The data comes in the form of an heavily unbalanced set of video clip (99.7 flowing / 0.3 stalled).

As a quick and dirty benchmark - I first tried to sample \(N\) frame for each video clip, extract the part underline in orange and build a 10x10 mosaic using this snippet

def batch_to_image(batch):
    n = len(batch)
    w, h = batch[0].shape
    arr = np.vstack((batch, np.zeros((100 - n, w, h))))
    arr = [arr[j * 10:j * 10 + 10] for j in range(10)]
    final = []
    for a in arr:
        final.append(a.ravel().reshape((w * 10, w)).T)
    return Image.fromarray(np.vstack(final).astype('uint8'))

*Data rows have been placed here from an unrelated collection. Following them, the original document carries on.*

## config.mk

```make
export PLATFORM = sky130hd
export DESIGN_NAME = data_mem_hs
export DESIGN_NICKNAME = d
export VERILOG_FILES = /design/src/rtl/lsu_pkg.sv /design/src/rtl/lsu_align.sv /design/src/rtl/data_mem_hs.sv
export SDC_FILE = /design/constraint.sdc
export NUM_CORES = 2
export LEC_CHECK = 0
export ABC_AREA = 0
export BUFFER_PORTS_ARGS = -buffer_cell sky130_fd_sc_hd__buf_2
export CAP_MARGIN = 40
export CELL_PAD_IN_SITES_DETAIL_PLACEMENT = 1
export CELL_PAD_IN_SITES_GLOBAL_PLACEMENT = 1
export CORE_ASPECT_RATIO = 1.5
export CORE_MARGIN = 10
export CORE_UTILIZATION = 49
export CTS_CLUSTER_DIAMETER = 100
export DETAILED_ROUTE_END_ITERATION = 16
export PLACE_DENSITY_LB_ADDON = 0.3
export SYNTH_ARGS = -nofsm -noshare
export SYNTH_HDL_FRONTEND = slang
export SYNTH_SLANG_ARGS = --single-unit
```

## constraint.sdc

```tcl
create_clock -name clk -period 3.9 [get_ports clk]
set_clock_uncertainty 0.05 [all_clocks]
set_input_delay 0.195 -clock clk [delete_from_list [all_inputs] [get_ports clk]]
set_output_delay 0.195 -clock clk [all_outputs]
set_load 0.05 [all_outputs]
```

## src/rtl/lsu_pkg.sv

```systemverilog
// Shared load/store definitions: RV32 funct3 width codes, response fault causes
// and the handshake FSM state type.
package lsu_pkg;

   localparam logic [2:0] F3_B  = 3'b000;
   localparam logic [2:0] F3_H  = 3'b001;
   localparam logic [2:0] F3_W  = 3'b010;
   localparam logic [2:0] F3_BU = 3'b100;
   localparam logic [2:0] F3_HU = 3'b101;

   localparam logic [1:0] CAUSE_NONE     = 2'b00;
   localparam logic [1:0] CAUSE_MISALIGN = 2'b01;
   localparam logic [1:0] CAUSE_RANGE    = 2'b10;
   localparam logic [1:0] CAUSE_ILLEGAL  = 2'b11;

   typedef enum logic [1:0] {
      IDLE = 2'd0,
      WAIT = 2'd1,
      RESP = 2'd2
   } state_e;

   // Stores only have B/H/W; unsigned variants are load-only.
   function automatic logic f3_illegal(input logic we, input logic [2:0] f3);
      if (we) return f3[2] || (f3 == 3'b011);
      return (f3 == 3'b011) || (f3 == 3'b110) || (f3 == 3'b111);
   endfunction

endpackage

```

## src/rtl/lsu_align.sv

```systemverilog
// Byte-lane steering for word-organised memories: store byte mask and replicated
// write data, load lane extraction with sign/zero extension, and misalignment.
module lsu_align
   import lsu_pkg::*;
(
   input  logic [2:0]  funct3_i,
   input  logic [1:0]  addr_lo_i,
   input  logic [31:0] wdata_i,
   input  logic [31:0] rword_i,
   output logic [3:0]  be_o,
   output logic [31:0] wdata_o,
   output logic [31:0] rdata_o,
   output logic        misalign_o
);

   logic [7:0]  byte_sel;
   logic [15:0] half_sel;

   assign byte_sel = rword_i[{addr_lo_i, 3'b000} +: 8];
   assign half_sel = rword_i[{addr_lo_i[1], 4'b0000} +: 16];

   // Write data is replicated across lanes so the byte mask alone picks the target.
   always_comb begin
      be_o       = 4'b0000;
      wdata_o    = 32'h0;
      rdata_o    = 32'h0;
      misalign_o = 1'b0;
      case (funct3_i)
         F3_B, F3_BU: begin
            be_o    = 4'b0001 << addr_lo_i;
            wdata_o = {4{wdata_i[7:0]}};
            rdata_o = funct3_i[2] ? {24'h0, byte_sel} : {{24{byte_sel[7]}}, byte_sel};
         end
         F3_H, F3_HU: begin
            be_o       = addr_lo_i[1] ? 4'b1100 : 4'b0011;
            wdata_o    = {2{wdata_i[15:0]}};
            rdata_o    = funct3_i[2] ? {16'h0, half_sel} : {{16{half_sel[15]}}, half_sel};
            misalign_o = addr_lo_i[0];
         end
         F3_W: begin
            be_o       = 4'b1111;
            wdata_o    = wdata_i;
            rdata_o    = rword_i;
            misalign_o = |addr_lo_i;
         end
         default: ;
      endcase
   end

endmodule

```

## src/rtl/data_mem_hs.sv

```systemverilog
// Handshaked data memory: one outstanding load/store, response after READ_LAT
// cycles, faults reported in the response instead of being dropped.
module data_mem_hs
   import lsu_pkg::*;
#(
   parameter int unsigned DEPTH     = 64,
   parameter logic [31:0] BASE_ADDR = 32'h0000_0000,
   parameter int unsigned READ_LAT  = 1
) (
   input  logic        clk,
   input  logic        rst_n,
   input  logic        req_valid,
   output logic        req_ready,
   input  logic        req_we,
   input  logic [2:0]  req_funct3,
   input  logic [31:0] req_addr,
   input  logic [31:0] req_wdata,
   output logic        rsp_valid,
   input  logic        rsp_ready,
   output logic [31:0] rsp_rdata,
   output logic        rsp_err,
   output logic [1:0]  rsp_cause,
   output logic [1:0]  dbg_state
);

   localparam int AW = (DEPTH > 1) ? $clog2(DEPTH) : 1;

   logic [31:0] mem_q [DEPTH];
   state_e      state_q, state_d;
   logic [1:0]  cnt_q, cnt_d;
   logic [31:0] rsp_rdata_q;
   logic        rsp_err_q;
   logic [1:0]  rsp_cause_q;

   logic          accept;
   logic [29:0]   word_idx;
   logic [AW-1:0] idx;
   logic          out_of_range;
   logic          misalign;
   logic [1:0]    cause;
   logic [3:0]    be;
   logic [31:0]   wdata_lanes;
   logic [31:0]   ld_data;

   assign word_idx     = 30'((req_addr - BASE_ADDR) >> 2);
   assign idx          = word_idx[AW-1:0];
   assign out_of_range = (req_addr < BASE_ADDR) || ({2'b00, word_idx} >= DEPTH);

   lsu_align u_align (
      .funct3_i  (req_funct3),
      .addr_lo_i (req_addr[1:0]),
      .wdata_i   (req_wdata),
      .rword_i   (mem_q[idx]),
      .be_o      (be),
      .wdata_o   (wdata_lanes),
      .rdata_o   (ld_data),
      .misalign_o(misalign)
   );

   always_comb begin
      cause = CAUSE_NONE;
      if (f3_illegal(req_we, req_funct3)) cause = CAUSE_ILLEGAL;
      else if (misalign)                  cause = CAUSE_MISALIGN;
      else if (out_of_range)              cause = CAUSE_RANGE;
   end

   assign accept = req_valid && req_ready;

   // Storage is not reset; a store commits on its accept edge.
   always_ff @(posedge clk) begin
      if (accept && req_we && (cause == CAUSE_NONE)) begin
         for (int b = 0; b < 4; b++) begin
            if (be[b]) mem_q[idx][8*b +: 8] <= wdata_lanes[8*b +: 8];
         end
      end
   end

   always_ff @(posedge clk) begin
      if (!rst_n) begin
         state_q     <= IDLE;
         cnt_q       <= 2'd0;
         rsp_rdata_q <= 32'h0;
         rsp_err_q   <= 1'b0;
         rsp_cause_q <= CAUSE_NONE;
      end else begin
         state_q <= state_d;
         cnt_q   <= cnt_d;
         if (accept) begin
            rsp_err_q   <= (cause != CAUSE_NONE);
            rsp_cause_q <= cause;
            rsp_rdata_q <= (req_we || (cause != CAUSE_NONE)) ? 32'h0 : ld_data;
         end
      end
   end

   always_comb begin
      state_d = state_q;
      cnt_d   = cnt_q;
      case (state_q)
         IDLE: begin
            if (accept) begin
               if (READ_LAT > 1) begin
                  state_d = WAIT;
                  cnt_d   = 2'(READ_LAT - 1);
               end else begin
                  state_d = RESP;
               end
            end
         end
         WAIT: begin
            if (cnt_q == 2'd1) state_d = RESP;
            else               cnt_d   = cnt_q - 2'd1;
         end
         RESP:    if (rsp_ready) state_d = IDLE;
         default: state_d = IDLE;
      endcase
   end

   always_comb begin
      req_ready = rst_n && (state_q == IDLE);
      rsp_valid = (state_q == RESP);
      rsp_rdata = rsp_rdata_q;
      rsp_err   = rsp_err_q;
      rsp_cause = rsp_cause_q;
      dbg_state = state_q;
   end

endmodule

```

==> flow_summary.ini <==
[synthesis]
synth_top_area_cell = edfxtp_1
yosysSeqAreaShare_pct = 77.16
syn_inst = 4608
synth_edf_count = 2048
ys_warn_count = 0
synth_nets = 4680
ys.flop_type = edfxtp_1
async_flop_share_pct = 0
netlist_area_um2 = 80640
synthTopCellsByArea = edfxtp_1 76%, a22oi_1 3.5%, mux4_2 3.0%
synth_seq_cells = 2084
synth_top_area_share_pct = 76.27
syn_avg_cell_area_um2 = 17.50
synth.distinct_cells = 85

[critical_path]
crit_required_ns = 4.63
critPathMaxStageDelay_ns = 0.92
cp_num_buf_inv = 5
end_kind = flip-flop
critical_path.cell_chain = buf_8, buf_12, nor2b_2, buf_4, a22oi_1, and3_1, a311oi_1, nor4_1, nand4_1, buf_4, a21oi_1, a31oi_1, dlygate4sd3_1
cp_top_family = buffers and inverters
arrival_ns = 4.40
setup.worst_path.start_class = primary input
slowest_stage = nor2b_2
cp_common_cell = buf_4
timing_worst_setup_path_type = primary input to flip-flop
path_max_fanout = 42

[floorplanning]
die_width_um = 351.2
die_h_um = 516.8
die_area_um2 = 181500
fp.coreArea_um2 = 163700
core.rowCount = 182
start_util_pct = 49.25
io_pins = 111

[clock_tree]
clock-sinks = 2084
htreeDepth = 4
clkLatencyLatePin_ns = 0.84
cts_tree = yes
cts_made_buffers = 180
path_clk_slew_ns = 0.07
clock_tree.buffer_depth = 3
cts_root_buf = clkbuf_16

[finish]
final_cell_mix = 2048 x edfxtp_1, 535 x buf_4, 372 x a22oi_1
fin_nets = 5264
fin_area_um2 = 93870
layout_commonest_cell = edfxtp_1
nFillCells = 14570
instances_no_fill = 7471
final-seq-area_um2 = 62220
multiInputGateArea_um2 = 16910
drive_above_1_share_pct = 22.91
area_delta_synth_final_pct = 16.41

[grt]
track_usage_pct = 32.78
grt_max_degree = 65
grt_remaining_overflow = 0
grt_pass1_wl_um = 415500
grt_pass1_vias = 52910
grt_antenna_before_repair = 17

[power]
power_frac_comb_pct = 6.6
p_per_area_nw_per_um2 = 495.8
seqPwrFrac_pct = 53.1
total_power_mw = 46.54
cellLeakagePower_nw = 30.26
swShare_pct = 22.52
clkPwrFrac_pct = 40.3
ir_worst_vdd_mv = 0.5220
p_int_mw = 36.06
power_switching_mw = 10.48

[place]
dp_hpwl_um = 198100
post-place-ws_ns = -0.05583
place.gp.congestion = 0.9432
place_area_um2 = 87550
portBuffers = 109
place_inst = 7102

[route]
via_per_inst = 6.947
firstDrtPassIters = 6
post_drt_wl_per_cell_um = 40.32
drc = 0
vias = 51900
routed_wl_um = 301200
ant_nets = 0
dr.first_iter.drc_count = 7582

[worst_hold_path]
hold_path_class = primary input to flip-flop

[timing]
min_period_over_period_pct = 94.28
fin_ws_ns = 0.2229
hold_viol_final = 1
fmax_mhz = 272.0
tightest_slew_ns = 1.057
min_period_ns = 3.677
whs_ns = -0.01102
drv_slew = 0
slew_headroom_pct = 29.26
rsz0062_at_grt = false
setup_viol = 0

[job]
drv_cap = 0

[outcome]
violations = hold timing
status = complete, but fails checks
[logic make-up after synthesis]
group / share of synthesized area (%)
DFF: 77.16
and+or+nand+nor: 4.492
buffers and inverters: 2.208
other: 0.004651
AOI/OAI and AO/OA: 9.988
muxes: 6.146
[cell type report]
cell class / instances / area share [%]
diodes: 16 / 0.04265
clock inverters: 122 / 1.446
multi-input cells: 2188 / 18.02
flip-flops and latches: 2084 / 66.28
well taps: 2116 / 2.821
clock buffers: 207 / 4.975
inverters: 14 / 0.05998
repair buffers: 724 / 6.353
[tightest hold or removal path: stages]
cell and delay (ns):
buf_2 0.07, nor4_1 0.04, nand4_1 0.12, o21ai_0 0.11
a31oi_1 0.20, a31o_2 0.12
[synthesized netlist by cell type, drive strengths merged (12+ instances only)]
| cell | count |
|---|---|
| o22a | 12 |
| and2 | 29 |
| o21ai | 91 |
| nor4 | 22 |
| a222oi | 27 |
| a211oi | 18 |
| o22ai | 33 |
| and3b | 13 |
| nor3 | 13 |
| a22o | 78 |
| nand3 | 25 |
| a221o | 27 |
| nor2b | 14 |
| a41oi | 19 |
| nand4 | 35 |
| mux2 | 75 |
| dfxtp | 36 |
| a221oi | 118 |
| nor2 | 328 |
| nand2 | 191 |
| a22oi | 373 |
| mux4 | 116 |
| edfxtp | 2048 |
| clkbuf | 108 |
| mux2i | 146 |
| a31oi | 73 |
| inv | 14 |
| buf | 214 |
| nand2b | 37 |
| a21oi | 114 |
[metrics by stage]
stage	setup TNS, ns	utilization, %	hold WS (ns)
finish	0	57.33	-0.01102
global route	0	57.31	0.02078
CTS	0	57.30	0.002962
detailed placement	-0.05583	53.47	0.3335
global placement	-14.35	53.37	0.3359
floorplan	0	-	0.2451
[registers in the layout, summed over array words and instances (netlist names)]
signal and count:
rsp_cause 2, mem_q 2048, rsp_err 1, rsp_rdata 32, dbg_state 1
[power by group through the flow]
stage	Clock, mW	Sequential, mW	Combinational [mW]
after floorplan	0	25.3	1.37
after global routing	19.6	24.7	3.13
after CTS	18.8	24.7	2.97
after global placement	0	25.2	2.82
final	18.7	24.7	3.09
after detailed placement	0	25.2	2.93
[timing repair]
| action | 4_1_cts | 5_1_grt |
|---|---|---|
| buffers inserted | 0 | 0 |
| hold buffers | 24 | 0 |
| endpoints found under the setup margin | 0 | 1 |
| resized for setup | 0 | 2 |
| hold endpoints to repair | 134 | 0 |
[path summary, 6_finish.rpt]
kind | from | end | slack (ns) | cells past startpoint
setup / recovery | req_addr[2] | rsp_rdata[30] | 0.22 | 13
hold / removal | req_addr[31] | rsp_cause[1] | -0.01 | 6
setup reg to reg | mem_q[57][15] | rsp_rdata[30] | 0.39 | 12
hold reg to reg | rsp_rdata[7] | rsp_rdata[7] | 0.42 | 1
[per-layer routing]
layer  track usage (%)  vias to the layer above  share of wire (%)
met1             38.86                    26760                 33
met3             9.159                     1070                 12
met5            0.3445                        -              0.064
met4             24.56                       20                9.2
li1                  -                    20050                  -
met2             50.88                     4006                 46
No activity file was read; power rests on OpenSTA's default activity.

def process_one(filename, size=64):
    vid = imageio.get_reader(filename, 'ffmpeg')
    imgs = []
    for i in range(vid.count_frames()):
        frame = vid.get_data(i)
        mask = cv2.inRange(frame, (255, 69, 0), (255, 180, 0))
        mask = np.argwhere(mask)
        xmin, xmax, ymin, ymax = mask[:, 0].min(), mask[:, 0].max(
        ), mask[:, 1].min(), mask[:, 1].max()
        img = Image.fromarray(
            frame[xmin:xmax, ymin:ymax, :]).convert('L').resize((size, size))
        imgs.append(np.array(img))
    return batch_to_image(imgs)

Here is a sample of three clogged vessels

Using the resulting mosaic - I decided to just finetune a head on top of a resnet18 backbone. Using a weighted cross-entropy loss to take care of the unbalanced dataset, I manage to get an MCC~20% - not too bad but still far off the top of the leaderboard.

Code available here

Introducing slowfast

SlowFast if an architecture developped by FAIR for video recognition. At the time of the competition, it was the leading model on here.

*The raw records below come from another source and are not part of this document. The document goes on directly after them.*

--- src/rtl/pan_pkg.sv ---
// Shared PAN constants and the transmit FSM state type, imported by the
// tx, stream and Luhn bridge blocks.
package pan_pkg;

  localparam int PAN_MAX_DIGITS = 19;
  localparam int PAN_MIN_LEN    = 12;
  localparam int PAN_LEN_W      = 5;
  localparam int PAN_NIBBLE_W   = 4;
  localparam int PAN_BCD_MAX    = 9;

  typedef enum logic [2:0] {
    TX_IDLE,
    TX_START,
    TX_DIGIT,
    TX_GAP,
    TX_END
  } tx_state_e;

  function automatic logic is_bcd(input logic [PAN_NIBBLE_W-1:0] nib);
    return (nib <= PAN_NIBBLE_W'(PAN_BCD_MAX));
  endfunction

endpackage

--- src/rtl/pan_bcd_check.sv ---
// Combinational load qualifier: length within [MIN_LEN, MAX_DIGITS] and every
// nibble that will actually be sent is a BCD digit.
module pan_bcd_check
  import pan_pkg::*;
#(
  parameter int MAX_DIGITS = PAN_MAX_DIGITS,
  parameter int MIN_LEN    = PAN_MIN_LEN,
  parameter int LEN_W      = PAN_LEN_W
) (
  input  logic [4*MAX_DIGITS-1:0] i_pan,
  input  logic [LEN_W-1:0]        i_len,
  output logic                    o_load_ok
);

  logic w_digits_ok;
  logic w_len_ok;

  // Nibbles at or beyond the requested length are never transmitted, so skip them.
  always_comb begin
    w_digits_ok = 1'b1;
    for (int k = 0; k < MAX_DIGITS; k++) begin
      if ((LEN_W'(k) < i_len) && !is_bcd(i_pan[4*(MAX_DIGITS-1-k) +: 4])) begin
        w_digits_ok = 1'b0;
      end
    end
  end

  assign w_len_ok  = (i_len >= LEN_W'(MIN_LEN)) && (i_len <= LEN_W'(MAX_DIGITS));
  assign o_load_ok = w_len_ok && w_digits_ok;

endmodule
### src/rtl/mem_pkg.sv
// Shared types and control-word field positions for the MEM stage.
// Optional build macro MEM_MISALIGN_CHECK_EN enables the alignment helper below.
package mem_pkg;

  typedef enum logic [1:0] {
    SZ_B = 2'b00,
    SZ_H = 2'b01,
    SZ_W = 2'b10
  } size_e;

  typedef enum logic [1:0] {
    WB_ALU  = 2'b00,
    WB_MEM  = 2'b01,
    WB_NPC4 = 2'b10,
    WB_IMM  = 2'b11
  } wb_sel_e;

  typedef enum logic [1:0] {
    S_IDLE,
    S_WAIT_GNT,
    S_WAIT_RV,
    S_DONE
  } mem_state_e;

  localparam int CW_RD    = 6;
  localparam int CW_WR    = 5;
  localparam int CW_SZ_HI = 4;
  localparam int CW_SZ_LO = 3;
  localparam int CW_UNS   = 2;
  localparam int CW_WB_HI = 1;
  localparam int CW_WB_LO = 0;

  localparam logic [3:0] BE_B = 4'b0001;
  localparam logic [3:0] BE_H = 4'b0011;
  localparam logic [3:0] BE_W = 4'b1111;

  // size 2'b11 is handled as a word, hence the test on size[1]
  function automatic logic is_misaligned(input logic [1:0] size, input logic [1:0] off);
    return ((size == SZ_H) && off[0]) || (size[1] && (off != 2'b00));
  endfunction

endpackage

### src/rtl/mem_stage_if.sv
// Data-memory req/gnt/rvalid bus between the MEM stage (master) and memory (slave).
// Request fields stay stable from req until gnt; rdata is sampled only with rvalid.
interface mem_stage_if #(
  parameter int N = 32
);
  logic         req;
  logic         we;
  logic [N-1:0] addr;
  logic [3:0]   be;
  logic [N-1:0] wdata;
  logic         gnt;
  logic         rvalid;
  logic [N-1:0] rdata;

  modport master (output req, we, addr, be, wdata, input gnt, rvalid, rdata);
  modport slave  (input req, we, addr, be, wdata, output gnt, rvalid, rdata);
endinterface

### src/rtl/lsu_align.sv
// Store lane replication / byte enables and load shift + sign/zero extension; zero latency.
// Purely combinational, no backpressure.
module lsu_align
  import mem_pkg::*;
#(
  parameter int N = 32
) (
  input  logic [1:0]   off,
  input  logic [1:0]   size,
  input  logic         uns,
  input  logic [N-1:0] st_data,
  input  logic [N-1:0] rdata,
  output logic [3:0]   be,
  output logic [N-1:0] wdata,
  output logic [N-1:0] ld_data
);

  logic [N-1:0] ld_sh;

  always_comb begin
    ld_sh   = rdata >> {off, 3'b000};
    be      = BE_W;
    wdata   = st_data;
    ld_data = ld_sh;
    case (size)
      SZ_B: begin
        be      = BE_B << off;
        wdata   = {(N/8){st_data[7:0]}};
        ld_data = uns ? {{(N-8){1'b0}}, ld_sh[7:0]} : {{(N-8){ld_sh[7]}}, ld_sh[7:0]};
      end
      SZ_H: begin
        be      = BE_H << off;
        wdata   = {(N/16){st_data[15:0]}};
        ld_data = uns ? {{(N-16){1'b0}}, ld_sh[15:0]} : {{(N-16){ld_sh[15]}}, ld_sh[15:0]};
      end
      default: ;
    endcase
  end

endmodule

The core idea is to break the processing in two different pathways:

  1. One fast pathway ingesting a high FPS but lightweight to capture temporal information
  2. A slow pathway ingesting only a few frame focusing on semantic.

They release the entire codebase such that, after some tiny modification on my end, I was able to train the network almost as is on the dataset.

Using this architecture, the performance were closer to 50% MCC.

Conclusion

I trained only one model using SlowFast and this is the model that was scored against the private leaderboard. At the end of the day, it got 50% MCC - enough to be in the top percent of the participant 21/922 participants but still far off the winning solution which achieves 85%!